#### Task directions
Using the records below, filter for lines that contain the string "inserted" and copy them out.

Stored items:
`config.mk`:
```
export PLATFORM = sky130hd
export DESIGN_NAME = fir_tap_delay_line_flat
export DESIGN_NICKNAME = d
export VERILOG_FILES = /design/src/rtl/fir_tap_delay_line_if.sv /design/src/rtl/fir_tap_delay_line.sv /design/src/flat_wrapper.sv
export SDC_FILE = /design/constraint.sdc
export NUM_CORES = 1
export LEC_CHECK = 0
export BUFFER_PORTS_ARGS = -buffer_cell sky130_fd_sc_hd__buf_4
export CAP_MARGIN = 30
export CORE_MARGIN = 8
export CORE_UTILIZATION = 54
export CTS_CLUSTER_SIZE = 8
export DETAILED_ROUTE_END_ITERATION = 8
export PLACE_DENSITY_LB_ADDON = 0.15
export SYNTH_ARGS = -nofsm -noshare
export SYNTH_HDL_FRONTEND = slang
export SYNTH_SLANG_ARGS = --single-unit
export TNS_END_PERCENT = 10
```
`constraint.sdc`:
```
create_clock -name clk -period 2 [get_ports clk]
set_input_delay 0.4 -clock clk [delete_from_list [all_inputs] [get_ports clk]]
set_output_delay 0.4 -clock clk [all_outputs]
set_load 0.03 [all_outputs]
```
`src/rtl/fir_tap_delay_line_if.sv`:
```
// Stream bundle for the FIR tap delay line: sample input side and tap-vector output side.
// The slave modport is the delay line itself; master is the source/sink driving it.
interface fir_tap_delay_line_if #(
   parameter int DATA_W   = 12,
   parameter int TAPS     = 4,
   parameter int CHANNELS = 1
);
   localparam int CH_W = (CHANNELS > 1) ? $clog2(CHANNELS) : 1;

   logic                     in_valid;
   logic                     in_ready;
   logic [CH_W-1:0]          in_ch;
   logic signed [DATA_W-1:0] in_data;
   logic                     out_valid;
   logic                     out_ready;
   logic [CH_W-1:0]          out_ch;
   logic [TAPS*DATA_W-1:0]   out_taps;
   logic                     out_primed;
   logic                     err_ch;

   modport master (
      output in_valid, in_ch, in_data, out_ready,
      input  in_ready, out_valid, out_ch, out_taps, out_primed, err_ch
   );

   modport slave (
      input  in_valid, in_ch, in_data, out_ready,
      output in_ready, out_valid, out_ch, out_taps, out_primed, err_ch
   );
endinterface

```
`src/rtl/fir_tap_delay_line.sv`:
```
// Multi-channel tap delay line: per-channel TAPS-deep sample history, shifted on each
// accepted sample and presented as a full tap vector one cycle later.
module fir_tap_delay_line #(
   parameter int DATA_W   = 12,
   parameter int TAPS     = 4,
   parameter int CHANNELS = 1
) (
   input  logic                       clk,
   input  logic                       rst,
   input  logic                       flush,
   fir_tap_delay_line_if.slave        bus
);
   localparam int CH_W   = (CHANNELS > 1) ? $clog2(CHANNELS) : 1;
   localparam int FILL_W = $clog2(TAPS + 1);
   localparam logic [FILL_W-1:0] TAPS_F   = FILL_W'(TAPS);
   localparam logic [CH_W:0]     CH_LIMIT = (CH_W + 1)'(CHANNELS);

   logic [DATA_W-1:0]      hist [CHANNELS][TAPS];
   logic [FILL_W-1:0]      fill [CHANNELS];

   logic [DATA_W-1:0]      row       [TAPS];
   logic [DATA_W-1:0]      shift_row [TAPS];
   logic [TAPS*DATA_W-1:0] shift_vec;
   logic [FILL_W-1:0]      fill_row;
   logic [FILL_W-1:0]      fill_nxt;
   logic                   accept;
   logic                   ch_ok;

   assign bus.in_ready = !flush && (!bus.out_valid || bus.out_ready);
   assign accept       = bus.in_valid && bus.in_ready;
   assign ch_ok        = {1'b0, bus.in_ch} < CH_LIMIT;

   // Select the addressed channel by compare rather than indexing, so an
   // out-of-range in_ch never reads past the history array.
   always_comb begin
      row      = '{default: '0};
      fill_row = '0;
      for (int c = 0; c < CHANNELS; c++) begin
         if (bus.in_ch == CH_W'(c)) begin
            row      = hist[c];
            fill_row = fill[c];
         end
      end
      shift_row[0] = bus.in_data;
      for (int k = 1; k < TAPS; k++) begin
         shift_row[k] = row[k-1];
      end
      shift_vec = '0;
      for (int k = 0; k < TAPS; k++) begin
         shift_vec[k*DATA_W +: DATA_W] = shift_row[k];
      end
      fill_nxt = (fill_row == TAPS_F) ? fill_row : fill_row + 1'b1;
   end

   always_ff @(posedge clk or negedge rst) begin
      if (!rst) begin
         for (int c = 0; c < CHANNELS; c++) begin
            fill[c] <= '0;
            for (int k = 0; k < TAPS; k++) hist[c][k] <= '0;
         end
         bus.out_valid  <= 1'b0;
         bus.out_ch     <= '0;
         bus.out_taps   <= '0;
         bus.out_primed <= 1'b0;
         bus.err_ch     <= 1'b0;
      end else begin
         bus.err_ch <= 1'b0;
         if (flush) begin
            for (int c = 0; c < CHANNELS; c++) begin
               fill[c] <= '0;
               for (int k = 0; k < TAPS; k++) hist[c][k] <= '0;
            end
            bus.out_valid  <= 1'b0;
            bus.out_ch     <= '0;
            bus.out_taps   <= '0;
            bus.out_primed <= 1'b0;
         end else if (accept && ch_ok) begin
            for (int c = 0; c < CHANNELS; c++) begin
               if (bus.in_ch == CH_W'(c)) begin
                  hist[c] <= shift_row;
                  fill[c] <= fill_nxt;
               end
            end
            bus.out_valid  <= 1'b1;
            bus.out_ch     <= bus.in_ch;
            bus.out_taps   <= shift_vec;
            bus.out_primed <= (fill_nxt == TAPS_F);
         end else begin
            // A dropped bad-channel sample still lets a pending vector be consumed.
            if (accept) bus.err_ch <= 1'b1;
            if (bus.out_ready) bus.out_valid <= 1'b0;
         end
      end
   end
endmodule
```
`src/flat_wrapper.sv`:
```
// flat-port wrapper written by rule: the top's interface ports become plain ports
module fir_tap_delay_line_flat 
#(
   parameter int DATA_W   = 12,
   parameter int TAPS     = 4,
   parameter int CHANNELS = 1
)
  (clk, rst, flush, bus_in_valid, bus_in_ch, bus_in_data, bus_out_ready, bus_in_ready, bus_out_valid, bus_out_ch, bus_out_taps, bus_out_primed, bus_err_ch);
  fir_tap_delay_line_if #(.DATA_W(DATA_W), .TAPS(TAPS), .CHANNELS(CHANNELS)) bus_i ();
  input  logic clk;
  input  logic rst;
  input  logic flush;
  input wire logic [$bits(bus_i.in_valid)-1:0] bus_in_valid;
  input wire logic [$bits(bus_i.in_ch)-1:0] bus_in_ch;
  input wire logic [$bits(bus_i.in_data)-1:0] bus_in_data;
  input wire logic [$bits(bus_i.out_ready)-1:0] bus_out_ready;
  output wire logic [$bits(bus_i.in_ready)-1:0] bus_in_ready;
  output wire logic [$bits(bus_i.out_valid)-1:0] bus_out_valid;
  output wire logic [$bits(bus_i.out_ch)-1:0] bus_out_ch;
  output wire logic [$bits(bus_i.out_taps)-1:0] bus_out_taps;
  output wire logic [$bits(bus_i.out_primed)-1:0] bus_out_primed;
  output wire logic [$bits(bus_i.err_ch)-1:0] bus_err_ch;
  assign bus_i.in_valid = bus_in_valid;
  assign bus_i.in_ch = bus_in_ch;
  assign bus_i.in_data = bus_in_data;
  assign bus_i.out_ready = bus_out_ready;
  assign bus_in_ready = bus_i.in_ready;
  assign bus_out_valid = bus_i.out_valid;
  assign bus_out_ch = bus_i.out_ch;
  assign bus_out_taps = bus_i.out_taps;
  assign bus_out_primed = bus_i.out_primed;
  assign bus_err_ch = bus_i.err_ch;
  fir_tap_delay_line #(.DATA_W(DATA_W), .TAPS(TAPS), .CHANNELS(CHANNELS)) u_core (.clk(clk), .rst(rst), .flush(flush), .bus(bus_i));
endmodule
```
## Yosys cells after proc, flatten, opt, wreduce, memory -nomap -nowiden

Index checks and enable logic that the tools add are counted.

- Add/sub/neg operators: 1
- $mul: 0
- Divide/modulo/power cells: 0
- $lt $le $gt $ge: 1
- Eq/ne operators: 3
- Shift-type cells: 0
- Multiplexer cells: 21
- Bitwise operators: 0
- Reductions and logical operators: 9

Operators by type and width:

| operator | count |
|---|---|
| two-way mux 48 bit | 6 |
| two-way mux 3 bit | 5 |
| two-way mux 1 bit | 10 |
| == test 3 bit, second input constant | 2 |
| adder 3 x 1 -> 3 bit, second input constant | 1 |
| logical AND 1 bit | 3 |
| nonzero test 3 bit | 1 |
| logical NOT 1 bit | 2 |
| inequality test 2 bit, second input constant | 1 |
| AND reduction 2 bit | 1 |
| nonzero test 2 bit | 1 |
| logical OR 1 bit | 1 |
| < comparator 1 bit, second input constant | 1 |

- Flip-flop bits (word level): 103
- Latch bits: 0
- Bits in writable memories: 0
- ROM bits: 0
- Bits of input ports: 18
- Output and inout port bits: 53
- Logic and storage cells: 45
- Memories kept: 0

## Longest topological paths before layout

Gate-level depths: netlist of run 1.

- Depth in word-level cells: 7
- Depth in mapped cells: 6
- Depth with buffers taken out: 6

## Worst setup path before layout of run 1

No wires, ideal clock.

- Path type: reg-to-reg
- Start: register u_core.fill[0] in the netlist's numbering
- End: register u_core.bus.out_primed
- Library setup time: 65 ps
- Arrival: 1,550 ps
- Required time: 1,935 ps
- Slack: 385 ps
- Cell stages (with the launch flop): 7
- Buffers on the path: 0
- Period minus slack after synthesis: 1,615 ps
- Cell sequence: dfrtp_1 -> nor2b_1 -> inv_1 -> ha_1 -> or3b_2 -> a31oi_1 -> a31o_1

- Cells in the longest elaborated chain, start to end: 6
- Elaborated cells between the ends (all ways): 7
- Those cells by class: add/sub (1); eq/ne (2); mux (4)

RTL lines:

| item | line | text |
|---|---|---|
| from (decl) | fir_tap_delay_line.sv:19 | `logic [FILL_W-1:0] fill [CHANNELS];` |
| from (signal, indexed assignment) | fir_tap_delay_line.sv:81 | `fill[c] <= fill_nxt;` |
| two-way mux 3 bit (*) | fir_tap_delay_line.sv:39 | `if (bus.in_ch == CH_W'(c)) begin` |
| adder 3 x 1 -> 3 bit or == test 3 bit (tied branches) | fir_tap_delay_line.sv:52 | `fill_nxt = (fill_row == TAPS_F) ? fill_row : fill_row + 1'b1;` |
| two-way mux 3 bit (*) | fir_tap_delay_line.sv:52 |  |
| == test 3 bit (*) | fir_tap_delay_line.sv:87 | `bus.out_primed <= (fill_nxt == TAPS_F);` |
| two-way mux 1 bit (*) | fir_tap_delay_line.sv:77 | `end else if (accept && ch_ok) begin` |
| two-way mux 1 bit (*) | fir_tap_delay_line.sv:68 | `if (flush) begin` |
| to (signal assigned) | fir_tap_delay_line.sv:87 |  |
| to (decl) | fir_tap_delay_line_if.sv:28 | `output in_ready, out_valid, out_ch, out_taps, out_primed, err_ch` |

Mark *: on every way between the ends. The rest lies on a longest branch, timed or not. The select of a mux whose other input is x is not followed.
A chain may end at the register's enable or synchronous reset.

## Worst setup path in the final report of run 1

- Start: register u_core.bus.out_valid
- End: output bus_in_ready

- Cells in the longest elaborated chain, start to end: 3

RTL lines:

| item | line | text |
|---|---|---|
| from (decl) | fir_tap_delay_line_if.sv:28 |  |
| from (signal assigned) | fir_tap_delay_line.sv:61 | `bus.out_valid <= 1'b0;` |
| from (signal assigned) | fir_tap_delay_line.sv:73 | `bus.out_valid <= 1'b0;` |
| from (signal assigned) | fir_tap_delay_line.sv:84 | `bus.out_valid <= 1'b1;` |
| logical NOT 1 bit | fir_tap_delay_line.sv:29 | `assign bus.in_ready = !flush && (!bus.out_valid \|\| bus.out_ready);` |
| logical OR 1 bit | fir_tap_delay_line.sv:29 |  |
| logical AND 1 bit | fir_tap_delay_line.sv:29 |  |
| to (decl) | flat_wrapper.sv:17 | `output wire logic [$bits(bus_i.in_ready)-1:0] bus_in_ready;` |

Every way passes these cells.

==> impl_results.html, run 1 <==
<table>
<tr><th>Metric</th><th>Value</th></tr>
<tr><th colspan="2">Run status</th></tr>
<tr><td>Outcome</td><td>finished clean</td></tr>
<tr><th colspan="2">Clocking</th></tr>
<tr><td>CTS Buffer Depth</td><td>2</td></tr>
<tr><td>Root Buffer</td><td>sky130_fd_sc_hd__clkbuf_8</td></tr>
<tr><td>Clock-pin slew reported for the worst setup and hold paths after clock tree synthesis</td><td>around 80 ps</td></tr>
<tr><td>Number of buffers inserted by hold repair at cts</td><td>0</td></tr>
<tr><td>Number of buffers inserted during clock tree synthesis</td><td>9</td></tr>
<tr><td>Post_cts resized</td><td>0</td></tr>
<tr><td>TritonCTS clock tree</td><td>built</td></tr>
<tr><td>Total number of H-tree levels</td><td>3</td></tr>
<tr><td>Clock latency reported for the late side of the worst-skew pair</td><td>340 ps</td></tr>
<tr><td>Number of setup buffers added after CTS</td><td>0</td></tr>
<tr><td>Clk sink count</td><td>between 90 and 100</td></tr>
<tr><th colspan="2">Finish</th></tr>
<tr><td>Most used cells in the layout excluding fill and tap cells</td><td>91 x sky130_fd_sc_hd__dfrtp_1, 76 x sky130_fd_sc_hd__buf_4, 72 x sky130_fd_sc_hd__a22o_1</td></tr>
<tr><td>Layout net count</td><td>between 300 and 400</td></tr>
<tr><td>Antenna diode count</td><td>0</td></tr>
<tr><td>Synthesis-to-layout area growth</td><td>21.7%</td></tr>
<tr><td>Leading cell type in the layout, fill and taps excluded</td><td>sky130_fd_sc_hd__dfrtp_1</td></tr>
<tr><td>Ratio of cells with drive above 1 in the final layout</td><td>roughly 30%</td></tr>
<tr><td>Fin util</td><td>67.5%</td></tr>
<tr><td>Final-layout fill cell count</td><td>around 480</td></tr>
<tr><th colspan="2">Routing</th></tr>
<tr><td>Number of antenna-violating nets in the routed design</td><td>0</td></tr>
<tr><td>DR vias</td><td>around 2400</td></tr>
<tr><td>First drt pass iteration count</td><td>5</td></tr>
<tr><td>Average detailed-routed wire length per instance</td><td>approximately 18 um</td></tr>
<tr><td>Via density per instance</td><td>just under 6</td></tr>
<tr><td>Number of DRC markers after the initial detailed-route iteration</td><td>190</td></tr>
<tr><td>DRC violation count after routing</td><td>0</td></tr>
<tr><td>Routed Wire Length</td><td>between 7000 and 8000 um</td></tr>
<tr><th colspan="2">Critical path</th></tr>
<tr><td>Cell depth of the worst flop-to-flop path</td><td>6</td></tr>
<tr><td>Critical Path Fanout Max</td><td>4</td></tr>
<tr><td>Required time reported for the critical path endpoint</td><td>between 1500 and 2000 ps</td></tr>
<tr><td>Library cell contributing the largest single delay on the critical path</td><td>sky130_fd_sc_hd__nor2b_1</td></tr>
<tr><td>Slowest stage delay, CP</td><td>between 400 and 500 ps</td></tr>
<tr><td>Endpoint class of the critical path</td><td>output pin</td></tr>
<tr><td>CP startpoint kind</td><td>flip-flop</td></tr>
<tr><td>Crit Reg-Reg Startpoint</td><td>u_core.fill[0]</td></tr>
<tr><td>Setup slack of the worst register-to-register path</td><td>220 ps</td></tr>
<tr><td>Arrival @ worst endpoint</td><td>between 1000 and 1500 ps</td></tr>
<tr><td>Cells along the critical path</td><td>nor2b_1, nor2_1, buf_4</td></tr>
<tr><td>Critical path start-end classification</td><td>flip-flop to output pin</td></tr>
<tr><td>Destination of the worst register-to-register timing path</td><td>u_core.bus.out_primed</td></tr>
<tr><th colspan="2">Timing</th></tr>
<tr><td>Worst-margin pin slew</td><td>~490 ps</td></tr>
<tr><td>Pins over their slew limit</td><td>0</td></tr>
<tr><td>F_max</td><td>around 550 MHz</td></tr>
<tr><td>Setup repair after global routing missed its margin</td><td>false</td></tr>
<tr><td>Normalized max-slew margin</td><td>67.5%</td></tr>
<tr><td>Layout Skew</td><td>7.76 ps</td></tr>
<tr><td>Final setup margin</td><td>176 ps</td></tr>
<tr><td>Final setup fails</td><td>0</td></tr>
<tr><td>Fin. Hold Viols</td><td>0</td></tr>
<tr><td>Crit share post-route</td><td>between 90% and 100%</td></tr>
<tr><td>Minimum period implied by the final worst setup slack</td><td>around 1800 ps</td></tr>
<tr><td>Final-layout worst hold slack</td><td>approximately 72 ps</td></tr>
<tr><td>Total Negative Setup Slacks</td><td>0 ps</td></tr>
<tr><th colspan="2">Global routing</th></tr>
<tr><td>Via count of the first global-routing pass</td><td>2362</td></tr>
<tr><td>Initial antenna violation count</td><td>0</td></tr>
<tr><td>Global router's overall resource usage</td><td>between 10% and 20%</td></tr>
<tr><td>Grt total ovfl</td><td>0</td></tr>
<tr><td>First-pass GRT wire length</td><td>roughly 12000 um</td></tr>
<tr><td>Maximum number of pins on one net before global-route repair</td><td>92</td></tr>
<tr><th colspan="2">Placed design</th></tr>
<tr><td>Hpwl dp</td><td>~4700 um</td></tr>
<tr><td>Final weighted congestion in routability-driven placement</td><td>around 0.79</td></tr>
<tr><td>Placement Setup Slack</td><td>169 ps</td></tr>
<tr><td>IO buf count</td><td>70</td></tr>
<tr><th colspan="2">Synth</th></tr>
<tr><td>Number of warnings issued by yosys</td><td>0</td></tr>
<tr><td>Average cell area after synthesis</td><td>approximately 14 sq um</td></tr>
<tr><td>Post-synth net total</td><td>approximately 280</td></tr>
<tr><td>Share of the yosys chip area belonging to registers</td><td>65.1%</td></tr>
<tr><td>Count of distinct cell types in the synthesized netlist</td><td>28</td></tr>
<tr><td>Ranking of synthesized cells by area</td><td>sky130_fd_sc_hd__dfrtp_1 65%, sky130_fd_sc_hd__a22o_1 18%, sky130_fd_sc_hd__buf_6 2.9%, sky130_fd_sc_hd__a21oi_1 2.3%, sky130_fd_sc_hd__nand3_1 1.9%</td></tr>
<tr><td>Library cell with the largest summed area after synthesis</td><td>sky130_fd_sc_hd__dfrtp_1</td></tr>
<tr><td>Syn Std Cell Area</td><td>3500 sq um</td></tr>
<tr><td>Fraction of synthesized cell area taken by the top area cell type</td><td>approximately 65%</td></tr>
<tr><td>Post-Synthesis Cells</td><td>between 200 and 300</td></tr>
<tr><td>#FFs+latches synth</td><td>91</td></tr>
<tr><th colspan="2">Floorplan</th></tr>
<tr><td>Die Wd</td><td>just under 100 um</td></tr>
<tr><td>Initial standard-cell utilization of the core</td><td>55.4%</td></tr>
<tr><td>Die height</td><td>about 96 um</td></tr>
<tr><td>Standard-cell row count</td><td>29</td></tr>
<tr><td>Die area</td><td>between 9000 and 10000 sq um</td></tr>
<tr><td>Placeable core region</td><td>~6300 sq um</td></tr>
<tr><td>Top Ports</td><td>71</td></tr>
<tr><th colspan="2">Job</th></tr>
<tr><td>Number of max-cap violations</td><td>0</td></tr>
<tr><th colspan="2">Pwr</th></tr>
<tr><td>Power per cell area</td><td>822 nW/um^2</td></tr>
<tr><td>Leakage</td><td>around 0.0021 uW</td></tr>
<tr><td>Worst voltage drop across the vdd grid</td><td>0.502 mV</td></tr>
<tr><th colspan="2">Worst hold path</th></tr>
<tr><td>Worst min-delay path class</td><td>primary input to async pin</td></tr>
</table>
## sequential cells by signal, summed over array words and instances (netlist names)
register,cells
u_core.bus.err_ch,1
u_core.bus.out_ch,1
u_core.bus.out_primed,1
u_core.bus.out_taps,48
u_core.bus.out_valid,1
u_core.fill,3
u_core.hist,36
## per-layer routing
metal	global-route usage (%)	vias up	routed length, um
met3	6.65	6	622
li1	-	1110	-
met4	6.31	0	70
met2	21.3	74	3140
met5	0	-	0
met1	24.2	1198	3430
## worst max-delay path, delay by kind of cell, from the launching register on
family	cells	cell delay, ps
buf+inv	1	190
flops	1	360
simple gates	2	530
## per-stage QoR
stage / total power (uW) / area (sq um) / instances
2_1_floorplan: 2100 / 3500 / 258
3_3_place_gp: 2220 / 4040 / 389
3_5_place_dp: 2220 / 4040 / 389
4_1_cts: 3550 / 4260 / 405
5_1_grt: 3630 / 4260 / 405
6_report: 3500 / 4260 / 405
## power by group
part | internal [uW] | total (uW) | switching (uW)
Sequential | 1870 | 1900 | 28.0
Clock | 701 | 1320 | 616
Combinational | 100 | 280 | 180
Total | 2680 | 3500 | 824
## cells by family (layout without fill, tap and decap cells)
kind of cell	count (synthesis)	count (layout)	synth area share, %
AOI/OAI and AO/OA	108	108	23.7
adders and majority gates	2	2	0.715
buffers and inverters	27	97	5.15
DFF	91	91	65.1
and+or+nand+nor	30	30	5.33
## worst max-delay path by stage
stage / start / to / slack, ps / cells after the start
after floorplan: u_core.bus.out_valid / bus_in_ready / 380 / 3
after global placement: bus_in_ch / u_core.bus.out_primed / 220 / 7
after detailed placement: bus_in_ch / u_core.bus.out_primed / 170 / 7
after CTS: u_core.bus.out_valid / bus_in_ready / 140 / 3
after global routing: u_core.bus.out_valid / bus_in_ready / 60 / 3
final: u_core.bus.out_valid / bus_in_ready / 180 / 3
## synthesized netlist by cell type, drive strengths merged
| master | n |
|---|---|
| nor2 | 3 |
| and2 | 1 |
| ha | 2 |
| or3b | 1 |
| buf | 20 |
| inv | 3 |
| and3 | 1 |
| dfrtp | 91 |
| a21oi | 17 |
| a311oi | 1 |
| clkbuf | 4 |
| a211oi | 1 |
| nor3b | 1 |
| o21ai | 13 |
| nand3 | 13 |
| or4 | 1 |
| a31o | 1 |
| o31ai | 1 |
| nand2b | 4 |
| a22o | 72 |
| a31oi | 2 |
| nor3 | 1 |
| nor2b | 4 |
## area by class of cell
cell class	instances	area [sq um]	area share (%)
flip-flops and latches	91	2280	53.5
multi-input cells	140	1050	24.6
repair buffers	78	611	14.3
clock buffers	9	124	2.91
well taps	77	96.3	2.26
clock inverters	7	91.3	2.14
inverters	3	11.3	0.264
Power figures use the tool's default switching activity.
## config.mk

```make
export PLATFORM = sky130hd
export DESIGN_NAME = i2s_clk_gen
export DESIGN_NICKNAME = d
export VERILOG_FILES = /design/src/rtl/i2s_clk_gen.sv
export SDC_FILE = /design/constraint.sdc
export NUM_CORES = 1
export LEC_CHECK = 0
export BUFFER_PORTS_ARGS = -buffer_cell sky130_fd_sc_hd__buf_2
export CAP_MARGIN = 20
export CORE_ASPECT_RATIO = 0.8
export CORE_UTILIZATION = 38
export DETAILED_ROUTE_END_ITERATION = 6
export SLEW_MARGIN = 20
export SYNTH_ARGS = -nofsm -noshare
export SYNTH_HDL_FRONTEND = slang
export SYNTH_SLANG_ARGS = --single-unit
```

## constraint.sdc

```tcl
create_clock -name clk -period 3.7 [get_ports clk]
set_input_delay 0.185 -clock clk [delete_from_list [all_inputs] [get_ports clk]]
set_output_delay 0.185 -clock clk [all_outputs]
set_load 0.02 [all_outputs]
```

#### Written response
<tr><td>Number of buffers inserted by hold repair at cts</td><td>0</td></tr>
<tr><td>Number of buffers inserted during clock tree synthesis</td><td>9</td></tr>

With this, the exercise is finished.